The first step is taking the microfilm from the archives and turning it into high-resolution digital scans. We scanned these in 300 DPI though 600 DPI is actually recommended, but the higher the better given time and memory considerations, particularly if the broadsheet is large format. With distortion from wear and tear of the print copy itself over time or smudges on newsprint, small fonts can be difficult to decipher.
Once the high-resolution scans are completed, we need to transform these scans into text via OCR (optical character recognition) so we can begin mapping each article into a semi-structured or structured format. We did so with XML (extensible markup language) since it’s human and machine-readable.
As you can see, the mapping has some inconsistencies and requires further cleaning and transformation, removal of extra spaces, special characters, and erroneous letters.
The final step in the process is to convert that text into structured data and transfer it to our data warehouse.
In the past few months, our data engineering team has taken a century of our historical archives and transformed it into structured data, which is now in our data warehouse. We took a look at the archives and found some interesting insights.

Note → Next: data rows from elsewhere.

This is an optimization exercise on Yosys and OpenROAD, whose aim is small area, not a production implementation. The RTL was checked by simulation tests, not by an equivalence proof against the original design. Power is estimated from default activity; no workload was simulated.

==> flow/flow/run.sh <==
#!/bin/bash
# Standard layout, with the port buffers made of the smallest buffer cell and a clock tree
# of small clustered buffers without dummy loads.
set -euo pipefail
bash standard.sh "BUFFER_PORTS_ARGS=-buffer_cell sky130_fd_sc_hd__buf_1" \
  "CTS_ARGS=-sink_clustering_enable -repair_clock_nets -sink_clustering_size 20 -sink_clustering_max_diameter 60 -buf_list sky130_fd_sc_hd__clkbuf_8 -dont_use_dummy_load" \
  finish > run_standard.log 2>&1
==> flow/standard.sh <==
#!/bin/bash
# synth_recipe.tcl (not shown) runs the flow's synth.tcl, then flattens the netlist and writes it again
# the make line also repeats each setting of config.mk as NAME=value (left out here)
make -C /OpenROAD-flow-scripts/flow DESIGN_CONFIG=/design/flow/config.mk WORK_HOME=/design/flow/orfs CLKGATE_MAP_FILE= SYNTH_SCRIPT=/design/flow/synth_recipe.tcl "${@:-finish}"
==> flow/config.mk <==
export PLATFORM = sky130hd
export DESIGN_NAME = axis_lbus_seg_packer
export DESIGN_NICKNAME = axis_lbus_seg_packer
export VERILOG_FILES = /design/flow/design.v
export SDC_FILE = /design/flow/constraint.sdc
export NUM_CORES = 4
export LEC_CHECK = 0
export ABC_AREA = 1
export CAP_MARGIN = 20
export CORE_AREA = 4 4 386 386
export DIE_AREA = 0 0 390 390
export SLEW_MARGIN = 20
==> flow/constraint.sdc <==
create_clock -name core_clock -period 4.0 [get_ports {clk}]
set_input_delay 0.8000 -clock core_clock [delete_from_list [all_inputs] [get_ports {clk}]]
set_output_delay 0.8000 -clock core_clock [all_outputs]
set_load 0.01 [all_outputs]
==> flow/design.v <==
module axis_lbus_seg_packer #(
  parameter int NSEG      = 4,
  parameter int SEG_BYTES = 16
) (
  input  logic                      clk,
  input  logic                      rst_n,
  input  logic [NSEG*128-1:0]       s_axis_tdata,
  input  logic [NSEG*SEG_BYTES-1:0] s_axis_tkeep,
  input  logic                      s_axis_tlast,
  input  logic                      s_axis_tvalid,
  output logic                      s_axis_tready,
  output logic [NSEG*128-1:0]       lbus_data,
  output logic [NSEG-1:0]           lbus_ena,
  output logic [NSEG-1:0]           lbus_sop,
  output logic [NSEG-1:0]           lbus_eop,
  output logic [NSEG-1:0]           lbus_err,
  output logic [NSEG*4-1:0]         lbus_mty,
  input  logic                      lbus_rdy
);
  localparam int PW = NSEG*128 + NSEG*4 + 2;   
  logic [NSEG-1:0]   cv_ena;
  logic [NSEG*4-1:0] cv_mty;
  logic              any_en, cv_err;
  logic tready_q, skid_v_q, in_pkt_q, bad_pkt_q, out_pkt_q;
  logic [PW-1:0] cv_pay, skid_q, out_q, m_pay;
  logic          out_eop_q, out_err_q;
  assign any_en = |s_axis_tkeep;
  always_comb begin : convert
    cv_ena = '0;
    cv_mty = '0;
    for (int s = 0; s < NSEG; s++) begin
      cv_ena[s] = |s_axis_tkeep[SEG_BYTES*s +: SEG_BYTES];
      for (int b = SEG_BYTES-1; b >= 0; b--) begin
        if (s_axis_tkeep[SEG_BYTES*s + b]) cv_mty[4*s +: 4] = 4'(b);
      end
    end
    if (!any_en) begin
      cv_ena[0]   = s_axis_tlast;
      cv_mty[3:0] = {4{s_axis_tlast}};
    end
  end
  logic viol;
  always_comb begin : keep_check
    logic below, above;
    logic [NSEG-1:0] en;
    viol  = 1'b0;
    below = 1'b0;
    for (int s = 0; s < NSEG; s++) en[s] = |s_axis_tkeep[SEG_BYTES*s +: SEG_BYTES];
    for (int s = 0; s < NSEG; s++) begin
      above = 1'b0;
      for (int t = 0; t < NSEG; t++) if (t > s) above = above | en[t];
      if (en[s]) begin
        for (int b = 0; b < SEG_BYTES-1; b++)
          if (s_axis_tkeep[SEG_BYTES*s + b] && !s_axis_tkeep[SEG_BYTES*s + b + 1]) viol = 1'b1;
        if (!s_axis_tkeep[SEG_BYTES*s] && (above || !s_axis_tlast)) viol = 1'b1;
      end else begin
        if (below && above) viol = 1'b1;
        if (above && !below && in_pkt_q) viol = 1'b1;
        if (below && !above && !s_axis_tlast) viol = 1'b1;
      end
      below = below | en[s];
    end
  end
  assign cv_err = ~any_en | bad_pkt_q | viol;
  logic [NSEG-1:0] out_ena_q, skid_ena_q, m_ena;
  logic            out_v, adv, hold, push;
  logic            out_v2_q;   
  assign out_v = |out_ena_q;
  assign adv   = ~out_v | lbus_rdy;
  assign hold  = out_v2_q & ~lbus_rdy;
  assign push  = s_axis_tvalid & tready_q & (any_en | s_axis_tlast);
  assign m_ena = ({NSEG{s_axis_tvalid & tready_q}} & cv_ena) | ({NSEG{skid_v_q}} & skid_ena_q);
  always_ff @(posedge clk or negedge rst_n) begin
    if (!rst_n) begin
      out_ena_q <= '0;
      out_v2_q  <= 1'b0;
      skid_v_q  <= 1'b0;
      tready_q  <= 1'b0;
      in_pkt_q  <= 1'b0;
      bad_pkt_q <= 1'b0;
      out_pkt_q <= 1'b0;
    end else begin
      if (adv) out_ena_q <= m_ena;
      if (adv) out_v2_q  <= |m_ena;
      skid_v_q <= ~adv & (skid_v_q | push);
      tready_q <= ~(~adv & (skid_v_q | push));
      if (push) begin
        in_pkt_q  <= ~s_axis_tlast;
        bad_pkt_q <= ~s_axis_tlast & (bad_pkt_q | viol);
      end
      if (out_v & lbus_rdy) out_pkt_q <= ~out_eop_q;
    end
  end
  assign cv_pay = {cv_err, s_axis_tlast, cv_mty, s_axis_tdata};
  assign m_pay  = ({PW{tready_q}} & cv_pay) | ({PW{skid_v_q}} & skid_q);
  always_ff @(posedge clk) begin
    skid_ena_q <= m_ena;
    skid_q     <= m_pay;
    out_q      <= (m_pay & {PW{adv}}) | (out_q & {PW{hold}});
  end
  assign out_eop_q = out_q[PW-2];
  assign out_err_q = out_q[PW-1];
  logic [NSEG-1:0] lowest, highest;
  always_comb begin
    logic seen;
    seen = 1'b0;
    for (int s = 0; s < NSEG; s++) begin
      lowest[s] = out_ena_q[s] & ~seen;
      seen      = seen | out_ena_q[s];
    end
    seen = 1'b0;
    for (int s = NSEG-1; s >= 0; s--) begin
      highest[s] = out_ena_q[s] & ~seen;
      seen       = seen | out_ena_q[s];
    end
  end
  assign s_axis_tready = tready_q;
  assign lbus_data     = out_q[NSEG*128-1:0];
  assign lbus_mty      = out_q[NSEG*128 +: NSEG*4];
  assign lbus_ena      = out_ena_q;
  assign lbus_sop      = lowest & {NSEG{~out_pkt_q}};
  assign lbus_eop      = highest & {NSEG{out_eop_q}};
  assign lbus_err      = highest & {NSEG{out_eop_q & out_err_q}};
endmodule
==> reports/metrics.sh, run 1 <==
PERIOD_SHARE_PCT=74.1
GRT_PASS1_VIAS=25700
POST_SYNTH_NUM_CELL_TYPES=38
VDD_IR_DROP_MAX_uV=347
GRT_REMAINING_OVERFLOW=0
AREA_OF_ALL_PLACED_CELLS_WITHOUT_FILLERS_SQ_UM=41100
TIMING_WORST_SETUP_PATH_TYPE='flip-flop to output port'
WORST_HOLD_STARTPOINT='s_axis_tdata[350]'
YOSYSTOPAREACELL='sky130_fd_sc_hd__dfxtp_1'
GRT_UTIL_MET3_PCT=7.07
INSERTION_DELAY_NS=0.80
CRIT_PATH_START_KIND='flip-flop'
HTREEDEPTH=3
FP.DIEH_UM=390
STARTPOINT_OF_THE_LOWEST_SLACK_REGISTER_TO_REGISTER_PATH='out_ena_q[2]'
BIGGEST_FANOUT_ALONG_THE_WORST_TIMING_PATH=4
WIRE_LENGTH_OF_THE_FIRST_GLOBAL_ROUTING_PASS_UM=187000
NUM-NETS-FINAL=4367
MEAN_INSTANCE_SIZE_IN_THE_SYNTHESIZED_NETLIST_SQ_UM=12.2
RSZ0062_AT_GRT='false'
POST-LAYOUT-TOTAL-POWER_W=0.0264
MIN_PERIOD_NS=2.96
PATH_CLK_SLEW_NS=0.12
CRIT_ARRIVAL_NS=2.16
VIAS_AFTER_DETAILED_ROUTING=26600
WL_UM=135000
SYN2LAYOUT_AREA_GROWTH_PCT=22.6
P_LEAK_nW=16.5
NUMBER_OF_ITERATIONS_IN_THE_FIRST_DETAILED_ROUTING_PASS=5
CLOCK.FMAX_GHz=0.337
TIMING.CRITICAL_PATH.FROM='out_ena_q[1]'
POWER.DENSITY_CELL_AREA_nW_PER_UM2=643
CP-END-KIND='output port'
SYNTH.CELLS.MOST_FREQUENT='sky130_fd_sc_hd__dfxtp_1 (1064), sky130_fd_sc_hd__a22o_1 (1035), sky130_fd_sc_hd__clkbuf_1 (157), sky130_fd_sc_hd__nand2_1 (138), sky130_fd_sc_hd__inv_1 (80)'
SYN_AREA_SQ_UM=33500
CTS_ROOT_BUF='sky130_fd_sc_hd__clkbuf_8'
OUTCOME='complete, no violations'
GROUTE.USAGE.OVERALL_PCT=16.5
DETAILED_PLACE.AREA_SQ_UM=39800
CTS_BUFFERS=92
CRIT_REQUIRED_NS=3.20
CTS_REPAIR_RESIZE_COUNT=0
FINAL_CORE_UTIL_PCT=28.5
SYNTH_SEQ_CELLS=1074
FINAL_CELL_COUNT_NO_FILL=5705
SYNTHTOPCELLSBYAREA='sky130_fd_sc_hd__dfxtp_1 (64%), sky130_fd_sc_hd__a22o_1 (27%), sky130_fd_sc_hd__clkbuf_1 (1.8%)'
CLOCKBUFFERDEPTH=3
SYNTH-SEQ-AREA-SHARE_PCT=64.3
WORST_SLEW_MARGIN_RELATIVE_TO_ITS_LIMIT_PCT=27.6
POST-DP-HPWL_UM=100000
PINS_OVER_SLEW_LIMIT=0
ROW_COUNT=139
GRT.MET1_USAGE_PCT=19.3
POSTROUTEANTENNANETS=0
ROUTE.DETAILED.DRC=0
PIN_COUNT=1126
DRT_ITER0_MARKERS=1504
WORST_CLOCK_SKEW_NS=0.120
DRIVE_ABOVE_1_SHARE_PCT=5.15
SETUP_VIOL=0
YOSYSMOSTFREQUENTCELL='sky130_fd_sc_hd__dfxtp_1'
TIMING_HOLD_VIOLATIONS_FINAL=0
WORST_SLEW_PIN_SLEW_NS=1.09
PATH_TYPE_OF_THE_WORST_MIN_DELAY_PATH='input pin to flip-flop'
YS_WARNS=1
GRT.MET2_USAGE_PCT=27.6
FINAL.SETUP.TNS_NS=0
TRITONCTS_CLOCK_TREE='built'
SHARE_OF_SYNTHESIZED_REGISTERS_CARRYING_AN_ASYNC_SET_OR_RESET_PCT=0.931
SYNTHDOMINANTCELLAREASHARE_PCT=63.6
PORT_BUFFERS=1125
GRT_START_MAX_NET_PINS=139
FP.DIEAREA_SQ_UM=152000
WL_PER_CELL_UM=23.6
INITIAL_ANTENNA_VIOLATION_COUNT=73
NUMCLOCKSINKS=1074
DIE_WIDTH_UM=390
SYNTH_ENABLE_FLOP_CELLS=0
R2R_SETUP_SLACK_NS=1.26
CORE_SQ_UM=144000
SYNTH_FLOP_CELL='sky130_fd_sc_hd__dfxtp_1'
ROUTABILITYCONGESTION=0.890
ROUTED_VIA_DENSITY=4.66
GRT-BUSIEST-LAYER='met2'
MAX-CAP-VIOLATIONS=0
HOLD_BUFFERS=1
POST-PLACE-CELLS=5594
CTS.REPAIR_TIMING.SETUP_BUFFER_COUNT=0
NETLIST_INSTANCES=2753
INITIAL_CORE_UTIL_PCT=23.2
layout by cell type, fill, tap and decap left out, types with 2 or more instances in the layout:
cell type	netlist	layout
sky130_fd_sc_hd__a22o_1	1035	1035
sky130_fd_sc_hd__dfrtp_4	0	2
sky130_fd_sc_hd__diode_2	0	18
sky130_fd_sc_hd__nand2_4	2	2
sky130_fd_sc_hd__o21ai_0	39	39
sky130_fd_sc_hd__o22ai_1	2	2
sky130_fd_sc_hd__nand3_1	5	5
sky130_fd_sc_hd__a21oi_1	27	27
sky130_fd_sc_hd__nor2_2	20	20
sky130_fd_sc_hd__a211oi_1	3	3
sky130_fd_sc_hd__nor2_1	30	29
sky130_fd_sc_hd__buf_1	12	1125
sky130_fd_sc_hd__buf_4	1	29
sky130_fd_sc_hd__o31ai_1	3	3
sky130_fd_sc_hd__nand3_2	3	3
sky130_fd_sc_hd__nand2_1	138	138
sky130_fd_sc_hd__a31oi_1	3	3
sky130_fd_sc_hd__nand2_2	3	3
sky130_fd_sc_hd__o21ai_1	2	2
sky130_fd_sc_hd__a32o_1	2	2
sky130_fd_sc_hd__buf_12	0	18
sky130_fd_sc_hd__inv_1	80	79
sky130_fd_sc_hd__nand4_1	5	5
sky130_fd_sc_hd__inv_2	12	12
sky130_fd_sc_hd__dfrtp_1	10	8
sky130_fd_sc_hd__o21bai_1	5	5
sky130_fd_sc_hd__nor3_1	9	9
sky130_fd_sc_hd__dfxtp_1	1064	1064
sky130_fd_sc_hd__nor4_1	2	2
sky130_fd_sc_hd__nor2_4	6	7
sky130_fd_sc_hd__clkbuf_8	0	92
kinds of logic (layout without fill, tap and decap cells):
group,count (synthesis),in the layout,share of synthesized area [%]
other cells,0,18,0
flops,1074,1074,64.3
buf+inv,327,1358,3.92
simple gates,228,228,3.23
compound gates,1124,1124,28.5
state kept, by name (all words and copies together), names as in the netlist, 4 cells and up:
name and count:
out_ena_q 4, out_q 530, skid_ena_q 4, skid_q 530
metal layers:
| layer | vias to the layer above | routed length, um |
|---|---|---|
| met5 | - | 0 |
| met4 | 0 | 3790 |
| met3 | 261 | 13700 |
| met2 | 1108 | 64400 |
| met1 | 12900 | 52600 |
| li1 | 12300 | - |
final timing paths:
path	depth (start not counted)	endpoint
worst max-delay path	4	lbus_sop[3]
max in group asynchronous	2	tready_q
worst min-delay path	2	skid_q[350]
worst max register to register	7	out_q[366]
worst min register to register	1	out_pkt_q
min in group asynchronous	2	out_ena_q[2]
critical path, stage by stage, from the launching register on:
cell and delay [ns]:
sky130_fd_sc_hd__dfrtp_1 0.46, sky130_fd_sc_hd__nor2_1 0.13, sky130_fd_sc_hd__inv_1 0.08, sky130_fd_sc_hd__nor4_1 0.52, sky130_fd_sc_hd__buf_1 0.26
per-stage QoR:
| step | hold WS (ns) | setup WS [ns] |
|---|---|---|
| after global placement | 0.436 | 1.20 |
| final | 0.243 | 1.04 |
| after floorplan | 0.422 | 1.82 |
| after detailed placement | 0.436 | 1.12 |
| after global routing | 0.119 | 0.914 |
| after CTS | 0.0899 | 0.948 |
cell type report:
cell class                      instances  area, sq um
Inverter                               93          359
Timing Repair Buffer                 1173         4810
Multi-Input combinational cell       1352        10700
Antenna cell                           18         45.0
Sequential cell                      1074        21600
Clock buffer                           92         1270
Fill cell                           15000       103000
Tap cell                             1903         2380
where the power goes:
part / total (W) / internal (W) / switching [W]
combinational: 0.00662 / 0.00256 / 0.00407
sequential: 0.0143 / 0.0131 / 0.00117
clock: 0.00553 / 0.00204 / 0.00348
==> run 2: changes to the inputs <==
==> flow/flow/run.sh (replaced) <==
#!/bin/bash
# Standard layout, with the port buffers made of the smallest buffer cell and a clock tree
# of small clustered buffers without dummy loads.
set -euo pipefail
bash standard.sh "BUFFER_PORTS_ARGS=-buffer_cell sky130_fd_sc_hd__buf_1" REMOVE_ABC_BUFFERS=1 \
  "CTS_ARGS=-sink_clustering_enable -repair_clock_nets -sink_clustering_size 20 -sink_clustering_max_diameter 60 -buf_list sky130_fd_sc_hd__clkbuf_8 -dont_use_dummy_load" \
  finish > run_standard.log 2>&1
==> run 2 against run 1 <==
Effect of this change:
- largest cell class unchanged
- still clean
- sequential power is essentially flat
- synthesized area is the same
- combinational power shrank 0.9%
==> reports/metrics.sh, run 2 <==
OUTCOME='complete, no violations'
POWER.DENSITY_CELL_AREA_nW_PER_UM2=638  # -0.86%
FINAL.SETUP.TNS_NS=0  # unchanged
PIN_COUNT=1126  # unchanged
WL_UM=125000  # -7.3%
YOSYSMOSTFREQUENTCELL='sky130_fd_sc_hd__dfxtp_1'
WORST_CLOCK_SKEW_NS=0.122  # +0.00232 ns
RSZ0062_AT_GRT='false'
ROUTE.DETAILED.DRC=0  # unchanged
PINS_OVER_SLEW_LIMIT=0  # unchanged
SYNTHDOMINANTCELLAREASHARE_PCT=63.6  # unchanged
VIAS_AFTER_DETAILED_ROUTING=26300  # -1.2%
CLOCKBUFFERDEPTH=3  # unchanged
SYNTH.CELLS.MOST_FREQUENT='sky130_fd_sc_hd__dfxtp_1 (1064), sky130_fd_sc_hd__a22o_1 (1035), sky130_fd_sc_hd__clkbuf_1 (157), sky130_fd_sc_hd__nand2_1 (138), sky130_fd_sc_hd__inv_1 (80)'
CP-END-KIND='output port'
POST-LAYOUT-TOTAL-POWER_W=0.0261  # -1.2%
YOSYSTOPAREACELL='sky130_fd_sc_hd__dfxtp_1'
CRIT_ARRIVAL_NS=1.97  # -0.19 ns
CTS_REPAIR_RESIZE_COUNT=0  # unchanged
FP.DIEAREA_SQ_UM=152000  # unchanged
INITIAL_ANTENNA_VIOLATION_COUNT=53  # -27%
SETUP_WS_NS=1.23  # +0.197 ns
INSERTION_DELAY_NS=0.76  # -0.04 ns
NUMCLOCKSINKS=1074  # unchanged
PATH_CLK_SLEW_NS=0.12  # about the same
SYNTH_ENABLE_FLOP_CELLS=0  # unchanged
WORST_SLEW_MARGIN_RELATIVE_TO_ITS_LIMIT_PCT=31.0  # +3.3 points
LAYOUT.CELLS.MOST_COMMON='sky130_fd_sc_hd__buf_1'
NUM-NETS-FINAL=4355  # -0.27%
SYNTH_SEQ_CELLS=1074  # unchanged
FP.DIEH_UM=390  # unchanged
ROUTED_VIA_DENSITY=4.61  # -1.2%
FINAL_CELL_COUNT_NO_FILL=5704  # -0.018%
PRE_CTS_SLACK_NS=1.21  # +0.0830 ns
GROUTE.USAGE.OVERALL_PCT=15.3  # -1.3 points
SETUP_VIOL=0  # unchanged
POST-DP-HPWL_UM=90400  # -9.5%
POST-PLACE-CELLS=5589  # -0.089%
BIGGEST_FANOUT_ALONG_THE_WORST_TIMING_PATH=6  # +2
SHARE_OF_SYNTHESIZED_REGISTERS_CARRYING_AN_ASYNC_SET_OR_RESET_PCT=0.931  # unchanged
DETAILED_PLACE.AREA_SQ_UM=39700  # -0.16%
MOST-COMMON-LAYOUT-CELLS='sky130_fd_sc_hd__buf_1 (1125), sky130_fd_sc_hd__dfxtp_1 (1064), sky130_fd_sc_hd__a22o_1 (1035)'
VDD_IR_DROP_MAX_uV=324  # -6.7%
CTS_BUFFERS=85  # -7.6%
MEAN_INSTANCE_SIZE_IN_THE_SYNTHESIZED_NETLIST_SQ_UM=12.2  # unchanged
SYNTH-SEQ-AREA-SHARE_PCT=64.3  # unchanged
NUMBER_OF_ITERATIONS_IN_THE_FIRST_DETAILED_ROUTING_PASS=5  # unchanged
WIRE_LENGTH_OF_THE_FIRST_GLOBAL_ROUTING_PASS_UM=176000  # -5.8%
MAX-CAP-VIOLATIONS=0  # unchanged
PERIOD_SHARE_PCT=69.2  # -4.9 points
ROUTABILITYCONGESTION=0.898  # +0.90%
LARGEST_REGISTERS='out_q (530), skid_q (530)'
PORT_BUFFERS=1125  # unchanged
SYNTH_FLOP_CELL='sky130_fd_sc_hd__dfxtp_1'
P_LEAK_nW=16.4  # -0.49%
HTREEDEPTH=3  # unchanged
CTS.REPAIR_TIMING.SETUP_BUFFER_COUNT=0  # unchanged
DRIVE_ABOVE_1_SHARE_PCT=4.85  # -0.30 points
SYN_AREA_SQ_UM=33500  # unchanged
YS_WARNS=1  # unchanged
TIMING_WORST_SETUP_PATH_TYPE='flip-flop to output port'
ROW_COUNT=139  # unchanged
CRIT_REQUIRED_NS=3.20  # about the same
WORST_SLEW_PIN_SLEW_NS=1.04  # -0.0497 ns
DIE_WIDTH_UM=390  # unchanged
GRT_REMAINING_OVERFLOW=0  # unchanged
POST_SYNTH_NUM_CELL_TYPES=38  # unchanged
WL_PER_CELL_UM=21.9  # -7.2%
TIMING_HOLD_VIOLATIONS_FINAL=0  # unchanged
SYNTHTOPCELLSBYAREA='sky130_fd_sc_hd__dfxtp_1 (64%), sky130_fd_sc_hd__a22o_1 (27%), sky130_fd_sc_hd__clkbuf_1 (1.8%)'
NETLIST_INSTANCES=2753  # unchanged
GRT_PASS1_VIAS=25800  # +0.10%
CORE_SQ_UM=144000  # unchanged
FILLER_CELL_COUNT=15200  # +0.79%
CTS_ROOT_BUF='sky130_fd_sc_hd__clkbuf_8'
POSTROUTEANTENNANETS=0  # unchanged
CLOCK.FMAX_GHz=0.361  # +7.1%
MIN_PERIOD_NS=2.77  # -0.197 ns
DRT_ITER0_MARKERS=1570  # +4.4%
SYN2LAYOUT_AREA_GROWTH_PCT=22.2
GRT_START_MAX_NET_PINS=174  # +25%
TRITONCTS_CLOCK_TREE='built'
INITIAL_CORE_UTIL_PCT=23.2  # unchanged
CRIT_PATH_START_KIND='flip-flop'
AREA_OF_ALL_PLACED_CELLS_WITHOUT_FILLERS_SQ_UM=40900  # -0.32%
PATH_TYPE_OF_THE_WORST_MIN_DELAY_PATH='input pin to flip-flop'
==> run 2: cell types whose count changed in the layout (fill, tap and decap cells not counted), sizes merged <==
cell and change:
buf -5, clkbuf -7, diode +11
==> run 2: area by class of cell <==
| type | count | area, sq um | area share, % |
|---|---|---|---|
| tap | 1903 | 2380 | 5.82 |
| clock buffer | 85 | 1170 | 2.86 |
| sequential | 1074 | 21600 | 52.7 |
| timing repair buffer | 1168 | 4750 | 11.6 |
| inverter | 93 | 359 | 0.877 |
| antenna | 29 | 72.6 | 0.177 |
| multi-input combinational | 1352 | 10700 | 26.0 |
==> run 2: through the flow <==
| step | utilization, % | hold WS, ns |
|---|---|---|
| finish | 28.4 | 0.247 |
| global route | 28.4 | 0.161 |
| CTS | 28.3 | 0.110 |
| detailed placement | 27.5 | 0.438 |
| global placement | 27.5 | 0.436 |
| floorplan | - | 0.422 |
==> run 2: worst paths after layout <==
| kind | start | endpoint | slack (ns) | cells after the start |
|---|---|---|---|---|
| max | out_ena_q[3] | lbus_eop[1] | 1.23 | 4 |
| min | s_axis_tdata[484] | skid_q[484] | 0.25 | 2 |
| max reg2reg | out_ena_q[3] | out_q[49] | 1.41 | 7 |
| min reg2reg | out_q[524] | out_q[524] | 0.45 | 2 |
| max in group asynchronous | rst_n | tready_q | 2.71 | 2 |
| min in group asynchronous | rst_n | out_ena_q[1] | 0.67 | 2 |
==> run 2: timing repair <==
item,CTS,global route
endpoints found under the setup margin,0,0
hold buffers,1,0
endpoints found under the hold margin,5,0
==> run 2: report_power, final <==
| part | internal (W) | leakage (nW) | switching (W) | total [W] |
|---|---|---|---|---|
| registers | 0.0131 | 9.06 | 0.00114 | 0.0142 |
| clock network | 0.00190 | 0.611 | 0.00341 | 0.00531 |
| logic | 0.00254 | 6.76 | 0.00402 | 0.00656 |
| total | 0.0175 | 16.4 | 0.00857 | 0.0261 |
==> run 2: cells by family (layout without fill, tap and decap cells) <==
group / after synthesis / after routing / share of synthesized area [%]
AOI/OAI and AO/OA: 1124 / 1124 / 28.5
DFF: 1074 / 1074 / 64.3
buffers and inverters: 327 / 1346 / 3.92
and+or+nand+nor: 228 / 228 / 3.23
other: 0 / 29 / 0
==> run 2: worst max-delay path, stage by stage, from the launching register on <==
cell and delay, ns:
sky130_fd_sc_hd__dfrtp_1 0.46, sky130_fd_sc_hd__nor2_1 0.17, sky130_fd_sc_hd__inv_1 0.10, sky130_fd_sc_hd__nor3_1 0.31
sky130_fd_sc_hd__buf_1 0.20
==> run 2: layer usage <==
metal  global-route usage [%]  routed length [um]
met4                     7.72                5190
met5                        0                   0
met3                     4.77               10500
met1                     18.9               51100
met2                     24.0               57900
==> run 3: changes to the inputs <==
==> flow/flow/run.sh (replaced) <==
#!/bin/bash
# Standard layout, with the port buffers made of the smallest buffer cell and a clock tree
# of small clustered buffers without dummy loads.
set -euo pipefail
bash standard.sh "BUFFER_PORTS_ARGS=-buffer_cell sky130_fd_sc_hd__buf_1" REMOVE_ABC_BUFFERS=1 \
  "CTS_ARGS=-sink_clustering_enable -repair_clock_nets -sink_clustering_size 20 -sink_clustering_max_diameter 50 -buf_list sky130_fd_sc_hd__clkbuf_8 -dont_use_dummy_load" \
  finish > run_standard.log 2>&1
==> run 3 against run 2 <==
Effect of this change:
- design area is 0.84% higher
- via count is 0.16% higher
- core utilization is 0.24 points higher
- combinational power hardly changed
- synthesized area stayed put
- hold slack worse by 0.054 ns
- clock-buffer cell count is 24 higher
- routed wire length is 0.38% higher
- critical path type unchanged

Plotting our average article output per week, we see a small dip during World War I and then a substantial drop during 1941-1945 as the Japanese occupied Hong Kong followed shortly thereafter by World War II. However, the SCMP continued to grow its volume of coverage over time through the 1970s into the late 1990s.
Once this data is available in our warehouse, it enables us to run various NLP (natural language processing) models against it including sentiment analysis, readability scoring, keyword tagging, and topic analysis. However, archival content also poses particular challenges as the news cycle is ever-changing alongside the world we live in, and training an algorithm across a century’s worth of topics brings in new challenges.
Leveraging unsupervised learning to perform keyword tagging to count recurring words (excluding “stop words” like “the,” “is,” and “and”) may be a more effective approach to extracting recurring themes over time in our content. After doing this we find, not surprisingly, that our top keywords include “China,” “Hong Kong,” “British,” “Chinese,” “government,” and “police.”
Looking at the keyword “China,” we see the usage of it on a per-article basis has fluctuated over time. As we have recently completed importing this data into our warehouse, we are just starting to scratch the surface of the depth of insights that digitising a century of historical news coverage can reveal.
By bringing historical perspectives alive through the infusion of today’s data technology, we look forward to revealing more insights, news findings, and learnings in the near future.